==== Extracted information

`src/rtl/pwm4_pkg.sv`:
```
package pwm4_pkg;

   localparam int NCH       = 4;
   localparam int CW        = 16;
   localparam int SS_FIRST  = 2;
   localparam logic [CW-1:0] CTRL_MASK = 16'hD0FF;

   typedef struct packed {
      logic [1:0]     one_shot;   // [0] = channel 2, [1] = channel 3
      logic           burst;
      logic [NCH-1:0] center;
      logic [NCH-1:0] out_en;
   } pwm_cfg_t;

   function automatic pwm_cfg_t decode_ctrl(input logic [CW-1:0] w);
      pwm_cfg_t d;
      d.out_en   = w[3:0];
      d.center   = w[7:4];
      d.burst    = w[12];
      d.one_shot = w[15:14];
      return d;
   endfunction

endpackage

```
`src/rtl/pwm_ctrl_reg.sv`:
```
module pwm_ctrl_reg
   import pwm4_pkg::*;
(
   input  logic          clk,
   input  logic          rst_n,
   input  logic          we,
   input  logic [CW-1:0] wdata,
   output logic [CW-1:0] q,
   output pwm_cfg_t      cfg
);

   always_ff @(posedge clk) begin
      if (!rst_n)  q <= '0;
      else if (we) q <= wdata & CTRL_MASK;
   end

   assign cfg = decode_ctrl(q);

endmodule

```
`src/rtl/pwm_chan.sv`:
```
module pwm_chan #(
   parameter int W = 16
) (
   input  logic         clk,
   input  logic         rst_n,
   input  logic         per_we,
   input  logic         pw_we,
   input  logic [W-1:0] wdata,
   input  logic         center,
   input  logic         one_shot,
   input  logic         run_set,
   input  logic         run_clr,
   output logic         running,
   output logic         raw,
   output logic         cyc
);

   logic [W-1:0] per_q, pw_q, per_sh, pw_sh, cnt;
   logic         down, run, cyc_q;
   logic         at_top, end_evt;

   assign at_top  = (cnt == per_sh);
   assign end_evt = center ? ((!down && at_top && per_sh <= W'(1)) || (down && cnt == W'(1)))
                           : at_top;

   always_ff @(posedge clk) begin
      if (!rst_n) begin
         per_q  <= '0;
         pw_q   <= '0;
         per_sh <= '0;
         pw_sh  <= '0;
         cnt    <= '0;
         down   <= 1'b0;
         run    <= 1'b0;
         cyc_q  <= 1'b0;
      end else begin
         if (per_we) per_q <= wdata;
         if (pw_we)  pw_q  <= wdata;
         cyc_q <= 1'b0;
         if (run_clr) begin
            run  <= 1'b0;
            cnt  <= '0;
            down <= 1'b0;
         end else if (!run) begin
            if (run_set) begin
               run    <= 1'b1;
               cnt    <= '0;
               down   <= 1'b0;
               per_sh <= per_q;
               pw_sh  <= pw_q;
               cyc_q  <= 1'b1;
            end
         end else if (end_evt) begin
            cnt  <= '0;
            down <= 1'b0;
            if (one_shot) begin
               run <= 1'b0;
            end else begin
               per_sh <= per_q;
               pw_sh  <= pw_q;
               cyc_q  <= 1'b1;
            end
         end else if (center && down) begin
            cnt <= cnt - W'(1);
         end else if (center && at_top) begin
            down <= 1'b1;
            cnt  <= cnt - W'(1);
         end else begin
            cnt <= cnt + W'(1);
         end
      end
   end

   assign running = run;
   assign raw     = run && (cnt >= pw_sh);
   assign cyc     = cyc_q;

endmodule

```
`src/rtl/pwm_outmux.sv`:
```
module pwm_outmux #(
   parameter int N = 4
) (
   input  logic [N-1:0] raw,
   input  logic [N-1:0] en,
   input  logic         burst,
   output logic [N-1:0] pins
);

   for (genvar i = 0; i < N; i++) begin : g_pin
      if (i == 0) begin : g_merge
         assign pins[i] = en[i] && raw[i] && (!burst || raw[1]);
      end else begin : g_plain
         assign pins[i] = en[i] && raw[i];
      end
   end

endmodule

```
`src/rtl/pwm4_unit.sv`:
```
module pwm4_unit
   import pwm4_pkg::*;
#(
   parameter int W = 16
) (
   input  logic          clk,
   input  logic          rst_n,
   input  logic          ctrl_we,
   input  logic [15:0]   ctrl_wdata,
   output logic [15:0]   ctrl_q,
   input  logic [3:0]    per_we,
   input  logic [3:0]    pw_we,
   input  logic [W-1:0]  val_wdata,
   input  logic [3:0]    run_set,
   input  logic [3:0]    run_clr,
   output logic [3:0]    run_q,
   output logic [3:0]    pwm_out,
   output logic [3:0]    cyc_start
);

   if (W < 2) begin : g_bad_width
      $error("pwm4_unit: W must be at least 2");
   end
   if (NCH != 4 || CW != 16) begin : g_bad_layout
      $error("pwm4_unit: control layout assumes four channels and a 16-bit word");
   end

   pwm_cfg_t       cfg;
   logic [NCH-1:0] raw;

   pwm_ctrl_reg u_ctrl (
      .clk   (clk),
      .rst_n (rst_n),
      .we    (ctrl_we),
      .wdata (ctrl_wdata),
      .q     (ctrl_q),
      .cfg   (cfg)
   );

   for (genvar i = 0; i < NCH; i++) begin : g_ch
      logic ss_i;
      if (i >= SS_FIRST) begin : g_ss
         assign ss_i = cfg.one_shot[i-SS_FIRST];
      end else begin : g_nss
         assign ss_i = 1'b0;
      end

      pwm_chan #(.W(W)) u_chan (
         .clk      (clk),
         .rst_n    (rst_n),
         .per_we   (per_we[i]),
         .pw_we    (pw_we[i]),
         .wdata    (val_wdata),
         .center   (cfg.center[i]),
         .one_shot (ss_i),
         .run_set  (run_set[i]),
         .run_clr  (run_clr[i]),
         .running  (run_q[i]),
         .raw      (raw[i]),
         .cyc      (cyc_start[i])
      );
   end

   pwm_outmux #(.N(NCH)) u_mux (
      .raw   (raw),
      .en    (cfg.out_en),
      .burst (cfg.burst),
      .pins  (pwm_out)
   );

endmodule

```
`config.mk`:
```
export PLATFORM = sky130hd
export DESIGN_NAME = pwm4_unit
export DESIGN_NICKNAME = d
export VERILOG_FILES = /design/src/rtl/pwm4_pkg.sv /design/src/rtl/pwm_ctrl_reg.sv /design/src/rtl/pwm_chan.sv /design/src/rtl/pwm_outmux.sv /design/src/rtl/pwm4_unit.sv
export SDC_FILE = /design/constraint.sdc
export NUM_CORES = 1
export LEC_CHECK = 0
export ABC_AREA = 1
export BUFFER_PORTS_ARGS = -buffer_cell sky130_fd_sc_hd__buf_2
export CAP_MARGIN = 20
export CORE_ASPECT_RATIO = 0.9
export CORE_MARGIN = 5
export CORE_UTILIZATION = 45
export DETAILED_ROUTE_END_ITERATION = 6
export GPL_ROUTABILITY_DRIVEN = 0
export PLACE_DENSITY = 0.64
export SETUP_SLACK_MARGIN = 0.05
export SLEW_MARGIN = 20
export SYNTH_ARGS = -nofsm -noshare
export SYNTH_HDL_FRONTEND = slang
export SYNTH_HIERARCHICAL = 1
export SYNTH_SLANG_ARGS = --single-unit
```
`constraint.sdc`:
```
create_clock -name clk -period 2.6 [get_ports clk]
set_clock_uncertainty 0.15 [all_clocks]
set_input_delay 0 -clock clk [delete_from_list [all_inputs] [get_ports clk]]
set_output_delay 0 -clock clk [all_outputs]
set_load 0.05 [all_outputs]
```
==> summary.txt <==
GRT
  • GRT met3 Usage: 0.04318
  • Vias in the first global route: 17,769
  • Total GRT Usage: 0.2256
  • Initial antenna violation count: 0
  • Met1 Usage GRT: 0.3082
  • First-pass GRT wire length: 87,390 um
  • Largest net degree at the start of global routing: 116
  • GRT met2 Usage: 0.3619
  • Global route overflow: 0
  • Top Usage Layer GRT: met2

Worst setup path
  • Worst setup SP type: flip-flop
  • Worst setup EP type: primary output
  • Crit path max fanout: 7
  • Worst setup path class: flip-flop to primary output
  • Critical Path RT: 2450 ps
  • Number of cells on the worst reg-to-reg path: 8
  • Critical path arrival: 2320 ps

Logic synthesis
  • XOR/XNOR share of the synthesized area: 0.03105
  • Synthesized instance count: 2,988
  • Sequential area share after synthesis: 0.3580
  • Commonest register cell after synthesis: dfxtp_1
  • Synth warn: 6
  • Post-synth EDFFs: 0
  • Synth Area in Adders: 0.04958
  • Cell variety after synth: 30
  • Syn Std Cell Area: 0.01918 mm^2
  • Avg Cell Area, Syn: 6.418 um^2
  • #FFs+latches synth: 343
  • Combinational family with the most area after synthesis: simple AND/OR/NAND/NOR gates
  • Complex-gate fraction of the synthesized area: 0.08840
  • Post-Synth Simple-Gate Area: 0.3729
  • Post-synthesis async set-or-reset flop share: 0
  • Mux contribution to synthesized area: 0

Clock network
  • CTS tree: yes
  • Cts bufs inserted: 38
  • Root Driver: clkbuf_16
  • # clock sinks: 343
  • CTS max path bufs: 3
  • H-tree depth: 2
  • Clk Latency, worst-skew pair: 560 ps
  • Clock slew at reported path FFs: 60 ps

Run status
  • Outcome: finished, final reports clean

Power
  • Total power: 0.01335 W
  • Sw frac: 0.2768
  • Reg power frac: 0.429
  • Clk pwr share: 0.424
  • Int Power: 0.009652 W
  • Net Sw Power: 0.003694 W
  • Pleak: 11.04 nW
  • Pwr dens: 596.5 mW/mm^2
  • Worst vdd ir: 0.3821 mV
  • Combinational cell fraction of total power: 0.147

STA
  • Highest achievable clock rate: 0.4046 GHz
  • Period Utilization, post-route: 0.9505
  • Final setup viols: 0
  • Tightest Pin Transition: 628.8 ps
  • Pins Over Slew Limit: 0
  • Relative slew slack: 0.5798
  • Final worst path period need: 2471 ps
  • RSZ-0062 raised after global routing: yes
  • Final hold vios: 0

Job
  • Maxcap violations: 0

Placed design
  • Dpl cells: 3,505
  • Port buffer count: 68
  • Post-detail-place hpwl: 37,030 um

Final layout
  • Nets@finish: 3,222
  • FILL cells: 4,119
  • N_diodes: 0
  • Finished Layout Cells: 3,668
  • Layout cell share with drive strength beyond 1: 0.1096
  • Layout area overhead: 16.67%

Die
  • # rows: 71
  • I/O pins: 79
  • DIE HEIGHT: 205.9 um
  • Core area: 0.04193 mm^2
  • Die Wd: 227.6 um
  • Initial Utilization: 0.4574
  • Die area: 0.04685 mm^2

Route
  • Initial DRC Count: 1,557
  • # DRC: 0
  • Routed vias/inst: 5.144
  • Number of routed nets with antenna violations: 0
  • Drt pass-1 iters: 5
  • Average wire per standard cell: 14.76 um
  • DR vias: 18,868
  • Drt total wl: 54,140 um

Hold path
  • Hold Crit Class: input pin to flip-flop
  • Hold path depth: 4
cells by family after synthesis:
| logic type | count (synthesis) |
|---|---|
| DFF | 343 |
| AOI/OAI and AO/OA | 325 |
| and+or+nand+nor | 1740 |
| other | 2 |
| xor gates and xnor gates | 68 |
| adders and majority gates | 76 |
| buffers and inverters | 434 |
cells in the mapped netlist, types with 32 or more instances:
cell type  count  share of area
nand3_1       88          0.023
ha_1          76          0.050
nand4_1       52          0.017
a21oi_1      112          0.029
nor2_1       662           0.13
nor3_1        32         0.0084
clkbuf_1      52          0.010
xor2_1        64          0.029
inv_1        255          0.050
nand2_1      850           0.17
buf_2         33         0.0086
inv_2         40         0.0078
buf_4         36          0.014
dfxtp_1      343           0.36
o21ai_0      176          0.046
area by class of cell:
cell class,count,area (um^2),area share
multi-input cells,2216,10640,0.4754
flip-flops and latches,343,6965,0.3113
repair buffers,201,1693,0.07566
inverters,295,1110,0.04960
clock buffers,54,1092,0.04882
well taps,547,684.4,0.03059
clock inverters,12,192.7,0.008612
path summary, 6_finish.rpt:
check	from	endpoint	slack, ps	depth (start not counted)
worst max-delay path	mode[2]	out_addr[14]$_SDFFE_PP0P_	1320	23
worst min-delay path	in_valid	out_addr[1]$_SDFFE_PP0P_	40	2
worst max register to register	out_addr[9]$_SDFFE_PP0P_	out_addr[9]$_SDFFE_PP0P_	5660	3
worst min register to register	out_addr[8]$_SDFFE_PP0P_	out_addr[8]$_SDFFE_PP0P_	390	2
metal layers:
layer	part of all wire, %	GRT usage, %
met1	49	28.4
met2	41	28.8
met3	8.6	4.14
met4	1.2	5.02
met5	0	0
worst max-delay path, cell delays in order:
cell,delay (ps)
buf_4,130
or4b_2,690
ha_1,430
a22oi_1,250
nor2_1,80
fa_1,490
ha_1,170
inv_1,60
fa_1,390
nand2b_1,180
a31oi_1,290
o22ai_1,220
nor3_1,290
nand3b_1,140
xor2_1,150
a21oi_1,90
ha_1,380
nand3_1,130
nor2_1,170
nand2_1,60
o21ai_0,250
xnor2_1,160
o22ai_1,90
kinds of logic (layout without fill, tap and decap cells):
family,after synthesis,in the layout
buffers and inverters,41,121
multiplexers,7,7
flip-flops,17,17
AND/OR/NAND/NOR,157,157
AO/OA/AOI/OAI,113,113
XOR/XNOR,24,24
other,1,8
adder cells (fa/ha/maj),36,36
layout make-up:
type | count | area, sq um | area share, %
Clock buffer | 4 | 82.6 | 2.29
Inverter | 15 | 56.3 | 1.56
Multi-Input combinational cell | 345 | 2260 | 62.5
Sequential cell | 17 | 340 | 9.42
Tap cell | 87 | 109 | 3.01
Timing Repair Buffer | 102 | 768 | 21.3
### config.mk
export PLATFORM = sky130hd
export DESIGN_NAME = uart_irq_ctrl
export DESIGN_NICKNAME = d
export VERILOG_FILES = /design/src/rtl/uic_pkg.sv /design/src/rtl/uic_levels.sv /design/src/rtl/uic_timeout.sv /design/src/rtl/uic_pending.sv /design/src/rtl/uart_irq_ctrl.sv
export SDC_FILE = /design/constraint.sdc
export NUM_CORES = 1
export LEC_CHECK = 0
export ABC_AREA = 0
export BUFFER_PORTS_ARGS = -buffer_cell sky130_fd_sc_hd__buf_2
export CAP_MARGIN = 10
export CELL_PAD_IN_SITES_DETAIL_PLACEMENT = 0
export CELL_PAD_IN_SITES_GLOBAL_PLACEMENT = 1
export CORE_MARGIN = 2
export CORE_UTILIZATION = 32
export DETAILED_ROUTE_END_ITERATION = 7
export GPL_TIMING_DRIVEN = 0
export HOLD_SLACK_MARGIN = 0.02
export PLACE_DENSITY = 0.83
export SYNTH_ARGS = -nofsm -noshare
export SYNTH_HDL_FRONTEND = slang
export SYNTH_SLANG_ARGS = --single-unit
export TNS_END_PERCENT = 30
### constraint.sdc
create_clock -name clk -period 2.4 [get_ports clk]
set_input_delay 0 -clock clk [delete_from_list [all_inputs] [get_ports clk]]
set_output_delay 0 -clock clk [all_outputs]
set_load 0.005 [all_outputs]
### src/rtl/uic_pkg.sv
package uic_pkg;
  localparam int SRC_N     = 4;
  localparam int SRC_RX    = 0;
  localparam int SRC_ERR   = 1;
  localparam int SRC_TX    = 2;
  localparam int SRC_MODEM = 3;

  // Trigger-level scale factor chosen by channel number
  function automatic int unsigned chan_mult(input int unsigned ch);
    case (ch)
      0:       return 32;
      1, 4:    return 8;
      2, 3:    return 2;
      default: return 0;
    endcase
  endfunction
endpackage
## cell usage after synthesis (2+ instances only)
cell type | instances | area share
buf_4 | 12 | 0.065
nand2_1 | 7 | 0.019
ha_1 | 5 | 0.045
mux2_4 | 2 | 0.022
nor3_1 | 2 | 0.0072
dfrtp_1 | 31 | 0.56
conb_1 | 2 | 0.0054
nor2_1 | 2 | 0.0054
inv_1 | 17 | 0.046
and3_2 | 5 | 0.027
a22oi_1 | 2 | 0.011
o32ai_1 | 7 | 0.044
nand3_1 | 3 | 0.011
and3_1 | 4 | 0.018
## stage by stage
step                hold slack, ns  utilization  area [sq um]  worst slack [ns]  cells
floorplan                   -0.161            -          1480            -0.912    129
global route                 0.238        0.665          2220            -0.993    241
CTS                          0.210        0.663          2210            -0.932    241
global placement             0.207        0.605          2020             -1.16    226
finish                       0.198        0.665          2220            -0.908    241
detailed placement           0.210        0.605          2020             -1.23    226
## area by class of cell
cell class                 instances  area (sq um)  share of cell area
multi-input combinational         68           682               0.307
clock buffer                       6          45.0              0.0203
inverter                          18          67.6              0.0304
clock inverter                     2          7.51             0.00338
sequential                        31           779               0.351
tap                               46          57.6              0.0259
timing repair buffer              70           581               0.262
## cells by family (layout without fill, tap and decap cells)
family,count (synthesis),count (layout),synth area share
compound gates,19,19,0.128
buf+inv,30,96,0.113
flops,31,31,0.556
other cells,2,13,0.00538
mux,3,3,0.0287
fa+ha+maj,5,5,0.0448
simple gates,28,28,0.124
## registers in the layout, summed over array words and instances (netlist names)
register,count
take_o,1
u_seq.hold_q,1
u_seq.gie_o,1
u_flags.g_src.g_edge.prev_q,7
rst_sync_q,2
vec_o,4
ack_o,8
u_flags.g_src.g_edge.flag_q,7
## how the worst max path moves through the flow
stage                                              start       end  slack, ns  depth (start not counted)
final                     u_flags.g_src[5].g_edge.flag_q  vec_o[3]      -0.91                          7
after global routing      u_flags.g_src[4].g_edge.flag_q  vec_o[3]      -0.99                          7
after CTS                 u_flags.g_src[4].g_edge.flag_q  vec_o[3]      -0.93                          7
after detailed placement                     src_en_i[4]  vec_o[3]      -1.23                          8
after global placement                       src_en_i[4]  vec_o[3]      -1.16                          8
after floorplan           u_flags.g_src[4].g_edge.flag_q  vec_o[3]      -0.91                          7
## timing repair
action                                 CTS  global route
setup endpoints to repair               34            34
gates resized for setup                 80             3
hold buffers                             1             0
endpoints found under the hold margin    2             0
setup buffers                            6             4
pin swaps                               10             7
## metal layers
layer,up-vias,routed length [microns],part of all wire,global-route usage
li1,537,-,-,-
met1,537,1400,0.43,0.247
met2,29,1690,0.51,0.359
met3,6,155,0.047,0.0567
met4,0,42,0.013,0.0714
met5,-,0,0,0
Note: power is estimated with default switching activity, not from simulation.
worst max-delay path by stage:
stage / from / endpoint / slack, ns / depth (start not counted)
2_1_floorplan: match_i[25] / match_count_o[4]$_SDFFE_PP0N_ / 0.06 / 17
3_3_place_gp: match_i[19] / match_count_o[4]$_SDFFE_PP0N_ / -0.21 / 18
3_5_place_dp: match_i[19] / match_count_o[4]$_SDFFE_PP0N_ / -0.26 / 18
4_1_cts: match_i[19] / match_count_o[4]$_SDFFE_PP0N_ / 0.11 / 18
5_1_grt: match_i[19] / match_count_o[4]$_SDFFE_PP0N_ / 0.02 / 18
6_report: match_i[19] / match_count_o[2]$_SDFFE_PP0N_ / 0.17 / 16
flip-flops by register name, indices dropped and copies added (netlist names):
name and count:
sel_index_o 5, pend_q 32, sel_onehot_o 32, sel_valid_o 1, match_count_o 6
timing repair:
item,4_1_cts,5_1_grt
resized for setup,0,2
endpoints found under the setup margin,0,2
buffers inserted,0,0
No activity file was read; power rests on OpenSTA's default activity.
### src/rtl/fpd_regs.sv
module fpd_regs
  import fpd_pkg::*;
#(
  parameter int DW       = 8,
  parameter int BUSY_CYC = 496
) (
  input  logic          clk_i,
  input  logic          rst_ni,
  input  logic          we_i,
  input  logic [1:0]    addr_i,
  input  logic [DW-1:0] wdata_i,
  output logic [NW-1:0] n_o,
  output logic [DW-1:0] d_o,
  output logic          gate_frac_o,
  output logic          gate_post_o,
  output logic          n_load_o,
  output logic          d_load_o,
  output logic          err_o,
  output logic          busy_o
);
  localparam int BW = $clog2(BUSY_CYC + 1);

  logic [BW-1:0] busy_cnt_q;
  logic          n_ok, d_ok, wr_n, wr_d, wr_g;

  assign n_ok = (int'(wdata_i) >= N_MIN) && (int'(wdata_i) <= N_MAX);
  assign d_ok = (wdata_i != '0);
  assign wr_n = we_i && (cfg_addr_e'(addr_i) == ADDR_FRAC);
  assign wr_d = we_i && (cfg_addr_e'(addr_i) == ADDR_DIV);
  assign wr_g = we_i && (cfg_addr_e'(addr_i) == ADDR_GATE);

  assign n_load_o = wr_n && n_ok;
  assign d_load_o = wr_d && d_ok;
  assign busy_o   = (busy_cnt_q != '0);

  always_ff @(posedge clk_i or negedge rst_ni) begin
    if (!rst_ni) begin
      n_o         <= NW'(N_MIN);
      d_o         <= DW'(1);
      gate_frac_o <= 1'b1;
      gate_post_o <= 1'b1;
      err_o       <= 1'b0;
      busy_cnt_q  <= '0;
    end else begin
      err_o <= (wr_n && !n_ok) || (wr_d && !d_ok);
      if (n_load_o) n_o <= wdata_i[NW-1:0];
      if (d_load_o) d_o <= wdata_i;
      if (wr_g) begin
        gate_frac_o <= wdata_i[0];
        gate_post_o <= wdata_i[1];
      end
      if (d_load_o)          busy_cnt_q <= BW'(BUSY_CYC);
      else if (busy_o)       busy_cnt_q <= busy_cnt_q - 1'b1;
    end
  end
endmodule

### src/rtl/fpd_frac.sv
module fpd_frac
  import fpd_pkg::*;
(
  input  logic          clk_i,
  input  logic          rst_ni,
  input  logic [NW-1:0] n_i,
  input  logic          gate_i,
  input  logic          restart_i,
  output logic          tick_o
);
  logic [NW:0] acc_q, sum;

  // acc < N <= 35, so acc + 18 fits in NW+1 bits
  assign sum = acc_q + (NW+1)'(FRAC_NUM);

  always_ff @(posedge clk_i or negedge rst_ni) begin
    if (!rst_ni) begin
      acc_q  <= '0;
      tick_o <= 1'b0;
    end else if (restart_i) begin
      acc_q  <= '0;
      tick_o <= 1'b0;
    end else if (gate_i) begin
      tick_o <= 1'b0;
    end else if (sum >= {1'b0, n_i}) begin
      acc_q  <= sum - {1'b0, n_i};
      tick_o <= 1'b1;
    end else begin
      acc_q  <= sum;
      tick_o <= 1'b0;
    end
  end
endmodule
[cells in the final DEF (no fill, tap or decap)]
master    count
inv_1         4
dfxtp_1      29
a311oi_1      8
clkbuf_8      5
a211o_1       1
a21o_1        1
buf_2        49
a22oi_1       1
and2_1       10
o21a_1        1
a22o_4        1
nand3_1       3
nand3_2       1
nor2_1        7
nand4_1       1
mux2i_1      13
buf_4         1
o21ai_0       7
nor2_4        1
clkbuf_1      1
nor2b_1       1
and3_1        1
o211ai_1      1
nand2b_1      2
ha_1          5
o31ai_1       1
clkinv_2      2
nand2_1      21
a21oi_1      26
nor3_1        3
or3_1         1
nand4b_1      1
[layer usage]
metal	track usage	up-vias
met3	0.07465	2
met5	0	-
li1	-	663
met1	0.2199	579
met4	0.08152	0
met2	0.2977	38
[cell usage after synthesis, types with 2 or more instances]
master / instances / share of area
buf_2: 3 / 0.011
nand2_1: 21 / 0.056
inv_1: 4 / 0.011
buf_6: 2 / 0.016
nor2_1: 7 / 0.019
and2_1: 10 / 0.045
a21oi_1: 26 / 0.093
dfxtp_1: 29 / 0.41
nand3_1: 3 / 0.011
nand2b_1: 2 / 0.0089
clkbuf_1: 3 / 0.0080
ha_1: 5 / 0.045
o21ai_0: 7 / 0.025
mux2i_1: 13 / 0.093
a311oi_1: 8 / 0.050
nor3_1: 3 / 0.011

========

Write down, word for word, the lines above from the one containing "met5,-,0,0,0" through the one containing "3_5_place_dp: match_i[19] /", both ends included.

[Answer below]
met5,-,0,0,0
Note: power is estimated with default switching activity, not from simulation.
worst max-delay path by stage:
stage / from / endpoint / slack, ns / depth (start not counted)
2_1_floorplan: match_i[25] / match_count_o[4]$_SDFFE_PP0N_ / 0.06 / 17
3_3_place_gp: match_i[19] / match_count_o[4]$_SDFFE_PP0N_ / -0.21 / 18
3_5_place_dp: match_i[19] / match_count_o[4]$_SDFFE_PP0N_ / -0.26 / 18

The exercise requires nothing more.